Stumbler Trojan (20/23 June 2003)

The Stumbler Trojan, also known as Trojan 55808, does not spread itself; it is manually installed on computers running Linux operating systems. The Trojan then acts as a "distributed port scanner." Stumbler is likely responsible for a spike in Internet traffic over the last few weeks. It is possible that the program is a proof-of-concept for a passive scanning technique that could later be used in conjunction with a worm.
-http://www.computerworld.com/printthis/2003/0,4814,82362,00.html
-http://www.internetweek.com/shared/printableArticle.jhtml?articleID=10700746
-http://news.com.com/2102-1002_3-1019759.html?tag=ni_print
-http://www.theregister.co.uk/content/55/31341.html
[Editor's Note (Northcutt): I would advise you not to take what is said in the news about this Trojan too seriously. There appears to be some trickery afoot. Here's a relevant note from Guest Editor and SANS Faculty member, Mike Poor: The most unusual aspect of the "mystery" traffic generated by the 55808 trojan is that we have not seen people reporting that they found traffic leaving their networks. If you have TCPdump, put the filter 'tcp
[14:2 ]
= 55808' on your egress route, and if you see outgoing traffic, please contact us at isc@sans.org. The incoming traffic that we have captured appears to be coming from unallocated address space, from thousands of different spoofed sources. ]

Senate Bill Would Have FBI Address P2P Piracy (20/23 June 2003)

HR-2517, the Piracy Deterrence and Education Act of 2003, was introduced last week in Congress. The bill would have the FBI develop a program to tackle the problem of peer-to-peer sharing of copyrighted material. One of the bill's sponsors is Representative Howard Berman (D-Calif.), who last year introduced a bill that would have allowed copyright holders to break into computers belonging to suspected content pirates.
-http://news.com.com/2102-1028_3-1019811.html?tag=ni_print
-http://www.theregister.com/content/6/31374.html

Cash Machines Exploited in 9/11 Aftermath (19 June 2003)

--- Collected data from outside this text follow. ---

### config.mk
export PLATFORM = sky130hd
export DESIGN_NAME = cache_line_store
export DESIGN_NICKNAME = d
export VERILOG_FILES = /design/src/rtl/cache_line_store.sv
export SDC_FILE = /design/constraint.sdc
export NUM_CORES = 2
export LEC_CHECK = 0
export BUFFER_PORTS_ARGS = -buffer_cell sky130_fd_sc_hd__buf_2
export CAP_MARGIN = 40
export CORE_ASPECT_RATIO = 1.25
export CORE_UTILIZATION = 50
export DETAILED_ROUTE_END_ITERATION = 10
export PLACE_DENSITY = 0.65
export SYNTH_ARGS = -nofsm -noshare
export SYNTH_HDL_FRONTEND = slang
export SYNTH_SLANG_ARGS = --single-unit
### constraint.sdc
create_clock -name i_clk -period 14.59 [get_ports i_clk]
set_input_delay 1.459 -clock i_clk [delete_from_list [all_inputs] [get_ports i_clk]]
set_output_delay 1.459 -clock i_clk [all_outputs]
set_load 0.05 [all_outputs]
### src/rtl/cache_line_store.sv
// -----------------------------------------------------------------------------
// cache_line_store
// Direct-mapped cache data array with a critical-word-first burst refill
// engine. Tags and valid bits are kept by the cache controller; this block only
// stores line data.
//   - Read hit   : word [index][offset] returned one cycle later (o_rvalid).
//   - Write hit  : byte-strobed write-through update of [index][offset].
//   - Write miss : ignored (no write allocate).
//   - Read miss  : burst refill starting at the missed word, wrapping within
//                  the line; the first beat is forwarded to o_rdata at once.
//
// Optional feature macro: CACHE_PARITY_EN
//   When defined, each word carries an even-parity bit, checked on read hits
//   and reported on o_par_err together with o_rvalid. When undefined,
//   o_par_err is tied low.
//
// Ports
//   i_clk           clock, all state on the rising edge
//   i_reset_n       asynchronous active-low reset
//   i_rd_en/i_wr_en core read / write request (never both high)
//   i_hit           controller tag match for i_index
//   i_index         set index
//   i_offset        word offset within the line
//   i_wdata/i_wstrb store data and byte enables
//   i_refill_valid  refill beat valid
//   i_refill_data   refill beat data
//   o_refill_ready  refill beats accepted (REFILL state)
//   o_refill_done   one-cycle pulse after the last beat
//   o_rdata         registered read data, held between o_rvalid pulses
//   o_rvalid        one-cycle read data qualifier
//   o_par_err       parity error, qualified by o_rvalid
//   o_busy          refill in progress
// -----------------------------------------------------------------------------
module cache_line_store #(
   parameter  int DATA_W         = 32,
   parameter  int WORDS_PER_LINE = 4,
   parameter  int SETS           = 32,
   localparam int OFF_W          = $clog2(WORDS_PER_LINE),
   localparam int IDX_W          = $clog2(SETS),
   localparam int NBYTES         = DATA_W / 8
) (
   input  logic              i_clk,
   input  logic              i_reset_n,
   input  logic              i_rd_en,
   input  logic              i_wr_en,
   input  logic              i_hit,
   input  logic [IDX_W-1:0]  i_index,
   input  logic [OFF_W-1:0]  i_offset,
   input  logic [DATA_W-1:0] i_wdata,
   input  logic [NBYTES-1:0] i_wstrb,
   input  logic              i_refill_valid,
   input  logic [DATA_W-1:0] i_refill_data,
   output logic              o_refill_ready,
   output logic              o_refill_done,
   output logic [DATA_W-1:0] o_rdata,
   output logic              o_rvalid,
   output logic              o_par_err,
   output logic              o_busy
);

   localparam int ADDR_W = IDX_W + OFF_W;
   localparam int DEPTH  = SETS * WORDS_PER_LINE;
   localparam logic [OFF_W-1:0] LAST_BEAT = OFF_W'(WORDS_PER_LINE - 1);

   typedef enum logic [1:0] {
      IDLE   = 2'd0,
      REFILL = 2'd1,
      DONE   = 2'd2
   } state_t;

   state_t             r_state;
   state_t             w_state_next;
   logic [IDX_W-1:0]   r_crit_idx;
   logic [OFF_W-1:0]   r_crit_off;
   logic [OFF_W-1:0]   r_cnt;
   logic [DATA_W-1:0]  r_rdata;
   logic               r_rvalid;

   logic [DATA_W-1:0]  r_mem [DEPTH];

   logic               w_idle;
   logic               w_hit_rd;
   logic               w_hit_wr;
   logic               w_miss;
   logic               w_beat;
   logic [ADDR_W-1:0]  w_req_addr;
   logic [OFF_W-1:0]   w_fill_off;
   logic [ADDR_W-1:0]  w_fill_addr;
   logic [DATA_W-1:0]  w_old;
   logic [DATA_W-1:0]  w_merged;

   assign w_idle     = (r_state == IDLE);
   assign w_hit_rd   = w_idle & i_rd_en & i_hit;
   assign w_hit_wr   = w_idle & i_wr_en & i_hit;
   assign w_miss     = w_idle & i_rd_en & ~i_hit;
   assign w_beat     = (r_state == REFILL) & i_refill_valid;

   assign w_req_addr = {i_index, i_offset};
   // Beat k lands at (crit_off + k); the OFF_W-bit sum wraps within the line.
   assign w_fill_off  = r_crit_off + r_cnt;
   assign w_fill_addr = {r_crit_idx, w_fill_off};

   // Current word at the request address: read-hit data and the base for the
   // byte-strobe merge of a write hit.
   assign w_old = r_mem[w_req_addr];

   for (genvar gi = 0; gi < NBYTES; gi++) begin : g_merge
      assign w_merged[gi*8 +: 8] = i_wstrb[gi] ? i_wdata[gi*8 +: 8] : w_old[gi*8 +: 8];
   end

   // Data array (contents are never reset)
   always_ff @(posedge i_clk) begin
      if (w_hit_wr) begin
         r_mem[w_req_addr] <= w_merged;
      end else if (w_beat) begin
         r_mem[w_fill_addr] <= i_refill_data;
      end
   end

`ifdef CACHE_PARITY_EN
   logic r_par [DEPTH];
   logic r_par_err;

   always_ff @(posedge i_clk) begin
      if (w_hit_wr) begin
         r_par[w_req_addr] <= ^w_merged;
      end else if (w_beat) begin
         r_par[w_fill_addr] <= ^i_refill_data;
      end
   end

   // Error flag pulses with rvalid; the forwarded critical word is never flagged.
   always_ff @(posedge i_clk or negedge i_reset_n) begin
      if (!i_reset_n) begin
         r_par_err <= 1'b0;
      end else begin
         r_par_err <= w_hit_rd & ((^w_old) ^ r_par[w_req_addr]);
      end
   end

   assign o_par_err = r_par_err;
`else
   assign o_par_err = 1'b0;
`endif

   // State, refill bookkeeping and read-data register
   always_ff @(posedge i_clk or negedge i_reset_n) begin
      if (!i_reset_n) begin
         r_state    <= IDLE;
         r_crit_idx <= '0;
         r_crit_off <= '0;
         r_cnt      <= '0;
         r_rdata    <= '0;
         r_rvalid   <= 1'b0;
      end else begin
         r_state  <= w_state_next;
         r_rvalid <= 1'b0;
         if (w_hit_rd) begin
            r_rdata  <= w_old;
            r_rvalid <= 1'b1;
         end
         if (w_miss) begin
            r_crit_idx <= i_index;
            r_crit_off <= i_offset;
            r_cnt      <= '0;
         end
         if (w_beat) begin
            r_cnt <= r_cnt + 1'b1;
            if (r_cnt == '0) begin
               r_rdata  <= i_refill_data;
               r_rvalid <= 1'b1;
            end
         end
      end
   end

   always_comb begin
      w_state_next = r_state;
      case (r_state)
         IDLE:    if (w_miss) w_state_next = REFILL;
         REFILL:  if (w_beat && (r_cnt == LAST_BEAT)) w_state_next = DONE;
         DONE:    w_state_next = IDLE;
         default: w_state_next = IDLE;
      endcase
   end

   assign o_refill_ready = (r_state == REFILL);
   assign o_refill_done  = (r_state == DONE);
   assign o_busy         = ~w_idle;
   assign o_rdata        = r_rdata;
   assign o_rvalid       = r_rvalid;

endmodule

As many as 118 people allegedly took advantage of bank machines that were not working properly after the September 11, 2001 terrorist attacks; as much as $15 million may have been stolen. Seventy-four individuals have been arrested and 44 others are being sought; nearly 4,200 others are being investigated.
-http://www.nzherald.co.nz/latestnewsstory.cfm?storyID=3508252&thesection=new
s&thesubsection=world

RIAA Warns Individual File Traders (19 June 2003)

The Recording Industry Association of America (RIAA) has sent cease-and-desist letters to five people it suspects of offering vast quantities of copyrighted music through peer-to-peer filesharing networks. The RIAA obtained the names of the four Verizon subscribers and one EarthLink subscriber after an appeals court panel ordered Verizon to provide the RIAA with the subscribers' identities. The RIAA has not said whether it will pursue further legal action.
-http://news.com.com/2100-1027_3-1019184.html

Brokerages Must Retain IM Logs (19 June 2003)

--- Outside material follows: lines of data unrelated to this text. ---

**src/rtl/axil_cfg_regfile.sv**
```systemverilog
// AXI4-Lite configuration register file.
// Holds NUM_REGS read/write config words, followed by a read-only ID word and a
// live status word. Register 0 bit 0 is a self-clearing start strobe.
module axil_cfg_regfile #(
   parameter int          NUM_REGS = 4,
   parameter int          DATA_W   = 32,
   parameter logic [31:0] ID_VALUE = 32'hCAFEBABE
) (
   input  logic                       clk,
   input  logic                       rst,
   input  logic [31:0]                s_axi_aw_addr,
   input  logic                       s_axi_aw_valid,
   output logic                       s_axi_aw_ready,
   input  logic [DATA_W-1:0]          s_axi_w_data,
   input  logic [DATA_W/8-1:0]        s_axi_w_strb,
   input  logic                       s_axi_w_valid,
   output logic                       s_axi_w_ready,
   output logic [1:0]                 s_axi_b_resp,
   output logic                       s_axi_b_valid,
   input  logic                       s_axi_b_ready,
   input  logic [31:0]                s_axi_ar_addr,
   input  logic                       s_axi_ar_valid,
   output logic                       s_axi_ar_ready,
   output logic [DATA_W-1:0]          s_axi_r_data,
   output logic [1:0]                 s_axi_r_resp,
   output logic                       s_axi_r_valid,
   input  logic                       s_axi_r_ready,
   output logic [NUM_REGS*DATA_W-1:0] cfg_regs,
   output logic                       cfg_start,
   input  logic [DATA_W-1:0]          status_in
);

   localparam int         STRB_W   = DATA_W / 8;
   localparam int         ADDR_LSB = (DATA_W == 64) ? 3 : 2;
   localparam logic [3:0] ID_IDX   = 4'(NUM_REGS);
   localparam logic [3:0] STAT_IDX = 4'(NUM_REGS + 1);
   localparam logic [1:0] RESP_OK  = 2'b00;
   localparam logic [1:0] RESP_ERR = 2'b10;

   // Write-side holders and response state
   logic                 r_aw_full;
   logic [3:0]           r_aw_idx;
   logic                 r_w_full;
   logic [DATA_W-1:0]    r_w_data;
   logic [STRB_W-1:0]    r_w_strb;
   logic                 r_b_valid;
   logic [1:0]           r_b_resp;
   logic                 r_cfg_start;

   // Read-side state
   logic                 r_r_valid;
   logic [DATA_W-1:0]    r_r_data;
   logic [1:0]           r_r_resp;

   logic                 w_aw_hs;
   logic                 w_w_hs;
   logic                 w_ar_hs;
   logic                 w_commit;
   logic                 w_use_held;
   logic [3:0]           w_cm_idx;
   logic [DATA_W-1:0]    w_cm_data;
   logic [STRB_W-1:0]    w_cm_strb;
   logic                 w_cm_rw;
   logic                 w_start_hit;
   logic [3:0]           w_ar_idx;
   logic [DATA_W-1:0]    w_rd_data;
   logic [1:0]           w_rd_resp;
   logic [NUM_REGS*DATA_W-1:0] w_cfg_flat;
   logic                 w_unused;

   // Holders refuse new beats while a write response is outstanding.
   assign s_axi_aw_ready = !rst && !r_aw_full && !r_b_valid;
   assign s_axi_w_ready  = !rst && !r_w_full && !r_b_valid;
   assign s_axi_ar_ready = !r_r_valid;

   assign w_aw_hs = s_axi_aw_valid && s_axi_aw_ready;
   assign w_w_hs  = s_axi_w_valid && s_axi_w_ready;
   assign w_ar_hs = s_axi_ar_valid && s_axi_ar_ready;

   // Commit either from both holders, or straight from both channels when they
   // handshake together; a half-held pair commits the cycle after it completes.
   assign w_use_held  = r_aw_full && r_w_full;
   assign w_commit    = w_use_held || (w_aw_hs && w_w_hs);
   assign w_cm_idx    = w_use_held ? r_aw_idx : s_axi_aw_addr[ADDR_LSB +: 4];
   assign w_cm_data   = w_use_held ? r_w_data : s_axi_w_data;
   assign w_cm_strb   = w_use_held ? r_w_strb : s_axi_w_strb;
   assign w_cm_rw     = (w_cm_idx < ID_IDX);
   assign w_start_hit = w_commit && (w_cm_idx == 4'd0) && w_cm_strb[0] && w_cm_data[0];

   assign w_ar_idx = s_axi_ar_addr[ADDR_LSB +: 4];

   // Address bits above and below the register index are intentionally ignored.
   assign w_unused = &{1'b0, s_axi_aw_addr[31:ADDR_LSB+4], s_axi_aw_addr[ADDR_LSB-1:0],
                       s_axi_ar_addr[31:ADDR_LSB+4], s_axi_ar_addr[ADDR_LSB-1:0]};

   // Config registers: byte-enabled update on commit; reg 0 bit 0 never stores.
   for (genvar gi = 0; gi < NUM_REGS; gi++) begin : g_cfg
      logic [DATA_W-1:0] r_val;
      logic [DATA_W-1:0] w_merged;

      // Merge strobed bytes of the committing beat over the current value
      always_comb begin
         w_merged = r_val;
         for (int k = 0; k < STRB_W; k++) begin
            if (w_cm_strb[k]) begin
               w_merged[k*8 +: 8] = w_cm_data[k*8 +: 8];
            end
         end
         if (gi == 0) begin
            w_merged[0] = 1'b0;
         end
      end

      // Register update on a commit addressed to this index
      always_ff @(posedge clk) begin
         if (rst) begin
            r_val <= '0;
         end else if (w_commit && (w_cm_idx == 4'(gi))) begin
            r_val <= w_merged;
         end
      end

      assign w_cfg_flat[gi*DATA_W +: DATA_W] = r_val;
   end

   assign cfg_regs  = w_cfg_flat;
   assign cfg_start = r_cfg_start;

   // AW/W holders: fill independently, both drain on commit
   always_ff @(posedge clk) begin
      if (rst) begin
         r_aw_full <= 1'b0;
         r_aw_idx  <= '0;
         r_w_full  <= 1'b0;
         r_w_data  <= '0;
         r_w_strb  <= '0;
      end else if (w_commit) begin
         r_aw_full <= 1'b0;
         r_w_full  <= 1'b0;
      end else begin
         if (w_aw_hs) begin
            r_aw_full <= 1'b1;
            r_aw_idx  <= s_axi_aw_addr[ADDR_LSB +: 4];
         end
         if (w_w_hs) begin
            r_w_full <= 1'b1;
            r_w_data <= s_axi_w_data;
            r_w_strb <= s_axi_w_strb;
         end
      end
   end

   // Write response and start pulse, raised the edge after commit
   always_ff @(posedge clk) begin
      if (rst) begin
         r_b_valid   <= 1'b0;
         r_b_resp    <= RESP_OK;
         r_cfg_start <= 1'b0;
      end else begin
         r_cfg_start <= w_start_hit;
         if (w_commit) begin
            r_b_valid <= 1'b1;
            r_b_resp  <= w_cm_rw ? RESP_OK : RESP_ERR;
         end else if (r_b_valid && s_axi_b_ready) begin
            r_b_valid <= 1'b0;
         end
      end
   end

   assign s_axi_b_valid = r_b_valid;
   assign s_axi_b_resp  = r_b_resp;

   // Read decode from pre-commit register values and live status
   always_comb begin
      w_rd_data = '0;
      w_rd_resp = RESP_ERR;
      if (w_ar_idx < ID_IDX) begin
         w_rd_data = w_cfg_flat[int'(w_ar_idx)*DATA_W +: DATA_W];
         w_rd_resp = RESP_OK;
      end else if (w_ar_idx == ID_IDX) begin
         w_rd_data = DATA_W'(ID_VALUE);
         w_rd_resp = RESP_OK;
      end else if (w_ar_idx == STAT_IDX) begin
         w_rd_data = status_in;
         w_rd_resp = RESP_OK;
      end
   end

   // Read data channel: capture on AR accept, hold until R handshake
   always_ff @(posedge clk) begin
      if (rst) begin
         r_r_valid <= 1'b0;
         r_r_data  <= '0;
         r_r_resp  <= RESP_OK;
      end else if (w_ar_hs) begin
         r_r_valid <= 1'b1;
         r_r_data  <= w_rd_data;
         r_r_resp  <= w_rd_resp;
      end else if (r_r_valid && s_axi_r_ready) begin
         r_r_valid <= 1'b0;
      end
   end

   assign s_axi_r_valid = r_r_valid;
   assign s_axi_r_data  = r_r_data;
   assign s_axi_r_resp  = r_r_resp;

endmodule

```
**config.mk**
```make
export PLATFORM = sky130hd
export DESIGN_NAME = axil_cfg_regfile
export DESIGN_NICKNAME = d
export VERILOG_FILES = /design/src/rtl/axil_cfg_regfile.sv
export SDC_FILE = /design/constraint.sdc
export NUM_CORES = 1
export LEC_CHECK = 0
export ABC_AREA = 0
export CORE_MARGIN = 2
export CORE_UTILIZATION = 50
export DETAILED_ROUTE_END_ITERATION = 12
export PLACE_DENSITY = 0.86
export SYNTH_ARGS = -nofsm -noshare
export SYNTH_HDL_FRONTEND = slang
export SYNTH_SLANG_ARGS = --single-unit
```
**constraint.sdc**
```tcl
create_clock -name clk -period 3.3 [get_ports clk]
set_input_delay 0.495 -clock clk [delete_from_list [all_inputs] [get_ports clk]]
set_output_delay 0.495 -clock clk [all_outputs]
set_load 0.01 [all_outputs]
```
==> out/summary.txt <==
======================================================================================
Switching power share of the total                                              24.77%
Start-to-end type of the worst setup path                                 flip-flop to flip-flop
Post-synthesis instance total                                                      941
Count of non-filler cells in the finished layout                                 1,427
Count of cells along the worst register-to-register path                             6
Post-synthesis instance area                                                9478 sq um
Number of inserted filler cells in the final layout                              1,413
Area Overhead vs Synth                                                          36.03%
Worst hold start                                                                   rst
Primary flip-flop cell chosen by synthesis mapping                        sky130_fd_sc_hd__dfxtp_1
Clk root buf                                                              sky130_fd_sc_hd__clkbuf_16
Switching Power                                                                1374 uW
Distinct cell type count of the synthesized netlist                                 35
Number of failing setup endpoints in the final timing report                         0
Actual slew at the worst max-slew pin                                          1157 ps
Number of clock buffers inserted by TritonCTS                                       22
Crit-path slowest cell                                                    sky130_fd_sc_hd__mux2i_1
Count of vias placed by the detailed router                                      8,137
Top cells by area in the synthesized netlist                              sky130_fd_sc_hd__dfxtp_1 (44%), sky130_fd_sc_hd__mux2i_1 (14%), sky130_fd_sc_hd__nand2b_1 (8.6%)
Clock transition at path regs                                                    60 ps
Power Dens Cells                                                          430.2 nW/um^2
Destination of the worst hold path                                        r_w_data[27]
Most used standard cells in the synthesized netlist                       sky130_fd_sc_hd__dfxtp_1 (206), sky130_fd_sc_hd__mux2i_1 (137), sky130_fd_sc_hd__nand2_1 (137)
Chip Height                                                                   141.7 um
Overall track demand over capacity in global routing                            27.72%
Startpoint type of the worst setup path                                      flip-flop
Ratio of final minimum period to clock period                                   76.75%
Count of cells along the worst hold path                                             2
DIE WIDTH                                                                     141.7 um
Vias in the first global route                                                   7,901
Weighted congestion reported at the end of routability-driven placement         0.8491
Drt first-iter violations                                                          395
Worst min-delay path class                                                primary input to flip-flop
Number of antenna violations at the first check in global routing                    1
Async set-or-reset flop fraction in the synthesized netlist                         0%
Period minus WS final                                                          2533 ps
Total wire length                                                             28.56 mm
Worst slew margin relative to its limit                                         22.72%
Sequential share of power                                                        46.7%
Max Slew Vio Count                                                                   0
CTS H-tree depth                                                                     1
First-pass GRT wire length                                                    43.95 mm
Critical-path cell list                                                   nand2_1, buf_4, mux2i_1, nor4_4, buf_4, mux2i_1
Post-synthesis area per instance                                           10.07 sq um
Top cell type by total area after synthesis                               sky130_fd_sc_hd__dfxtp_1
Worst skew pair latency                                                         510 ps
Total count of hold-check failures in the final report                               0
Buffers & Inverters on Critical Path                                                 2
Maximum number of pins on one net before global-route repair                       103
Port buffer count                                                                  249
Die ar.                                                                   20,070 sq um
Fraction of the yosys area taken by sequential cells                            43.51%
Worst IR drop on VDD                                                         0.3214 mV
Buffer levels on the longest clock path                                              3
# Max-Cap Violations                                                                 0
Top cell type's share of synthesized area                                       43.51%
Cell family contributing the most delay on the critical path              multiplexers
Setup_tns                                                                         0 ps
Post-detailed-route wirelength per cell                                       20.01 um
Global-route congestion overflow total                                               0
Via/cell ratio                                                                   5.702
Detailed-routing iteration count for the pre-antenna-repair pass                     5
Reg2Reg Setup Slack                                                             770 ps
Clock tree from TritonCTS                                                         done
Clock Power Share                                                                41.1%
Gate power share                                                                 12.2%
Starting utilization of the core area                                           50.84%
Biggest cell delay along the critical path                                      710 ps
Post-CTS setup buffer count                                                          0
Worst EP arrival                                                               2900 ps
Count of synthesis-stage warnings from yosys                                         0
Hold_buf cts                                                                         0
Layout Nets                                                                      1,320
Boundary pin count                                                                 309
Terminus of the critical flop-to-flop path                                g_cfg[1].r_val[1]
Startpoint of the worst register-to-register path                             r_w_full
RSZ-0062 raised after global routing                                             false
Overall power after layout                                                     5546 uW
Post-CTS resize count                                                                0
Half-perimeter wire length after placement                                    19.76 mm
Maximum clock rate                                                           394.8 MHz
Number of instances in the placed design                                         1,391
Total core area                                                           18,640 sq um
Leakage                                                                    0.004496 uW
Run status                                                                complete, no violations
Count of flip-flops with a built-in enable after synthesis                           0
Remaining design rule violation count                                                0
Antenna-violating nets left                                                          0
CP endpoint kind                                                             flip-flop
Number of storage elements in the synthesis netlist                                206
Row count                                                                           50
Internal Power                                                                 4172 uW
Utilization after layout                                                        69.15%
Dominant cell by count in the synthesized netlist                         sky130_fd_sc_hd__dfxtp_1
Final setup skew                                                              24.85 ps
Required time reported for the critical path endpoint                          3670 ps
Share of final-layout standard cells stronger than drive strength 1             10.23%
Num Clock Sinks                                                                    206
Largest driver fanout on the critical path                                          11
======================================================================================
[routing by layer]
layer	track usage [%]	up-vias	share of wire (%)
li1	-	3769	-
met1	35.77	3929	42
met2	46.22	383	47
met3	5.940	56	8.2
met4	9.684	0	3.0
met5	0	-	0
[power groups by stage]
| stage | Combinational (uW) | Clock (uW) | Sequential (uW) |
|---|---|---|---|
| after global routing | 727 | 2400 | 2600 |
| final | 679 | 2280 | 2590 |
| after CTS | 676 | 2310 | 2590 |
| after detailed placement | 671 | 0 | 2640 |
| after global placement | 661 | 0 | 2640 |
| after floorplan | 379 | 0 | 2650 |
[cell type report]
cell class                      instances  area (sq um)  share of cell area, %
Antenna cell                            1         2.502                0.01941
Clock buffer                           32         629.4                  4.882
Clock inverter                          3         17.52                 0.1359
Inverter                                4         15.01                 0.1165
Multi-Input combinational cell        663          5052                  39.19
Sequential cell                       206          4124                  31.99
Tap cell                              234         292.8                  2.271
Timing Repair Buffer                  284          2759                  21.40
[stage by stage]
step / worst slack [ps] / cell area, sq um / hold WS [ps]
after floorplan: 1138 / 9485 / 435.7
after global placement: 773.6 / 12240 / 441.0
after detailed placement: 718.6 / 12240 / 446.5
after CTS: 798.6 / 12890 / 341.3
after global routing: 596.5 / 12890 / 360.9
final: 767.1 / 12890 / 356.5
[cells by family (layout without fill, tap and decap cells)]
kind of cell / count (synthesis) / after routing / synth area share (%)
muxes: 168 / 168 / 21.84
AOI/OAI and AO/OA: 115 / 115 / 8.515
DFF: 206 / 206 / 43.51
buffers and inverters: 74 / 323 / 3.630
and+or+nand+nor: 377 / 377 / 22.47
other: 1 / 4 / 0.03957
[how the worst max path moves through the flow]
stage,endpoint,start,slack [ps],cells past startpoint
2_1_floorplan,s_axi_aw_ready,rst,1140,5
3_3_place_gp,g_cfg[1].r_val[3],s_axi_aw_addr[4],770,6
3_5_place_dp,g_cfg[2].r_val[2],s_axi_aw_addr[5],720,6
4_1_cts,g_cfg[1].r_val[1],r_w_full,800,6
5_1_grt,g_cfg[1].r_val[1],r_w_full,600,6
6_report,g_cfg[1].r_val[1],r_w_full,770,6
[layout by cell type, fill, tap and decap left out, drive strengths merged, types with 33 or more instances in the layout]
| master | instances |
|---|---|
| mux2i | 137 |
| a21oi | 43 |
| dfxtp | 206 |
| nor2 | 42 |
| a21o | 33 |
| nand2 | 137 |
| nand2b | 131 |
| nor3 | 35 |
| clkdlybuf4s50 | 246 |
| buf | 38 |
[flip-flops by register name (all words and copies together), names as in the netlist]
signal	count
g_cfg.r_val	127
s_axi_r_valid	1
cfg_start	1
s_axi_b_valid	1
s_axi_b_resp	1
r_w_data	32
s_axi_r_data	32
r_aw_full	1
r_w_strb	4
s_axi_r_resp	1
r_w_full	1
r_aw_idx	4
Power figures use the tool's default switching activity.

US securities regulators are now requiring brokerages to retain instant messaging (IM) records for at least three years, putting the use of the communication tool in line with e-mail requirements. The companies were also advised to monitor employee use of IM.
-http://www.infoworld.com/article/03/06/19/HNfinancialim_1.html

Companies Need to Establish E-Mail Retention Policies (17 June 2003)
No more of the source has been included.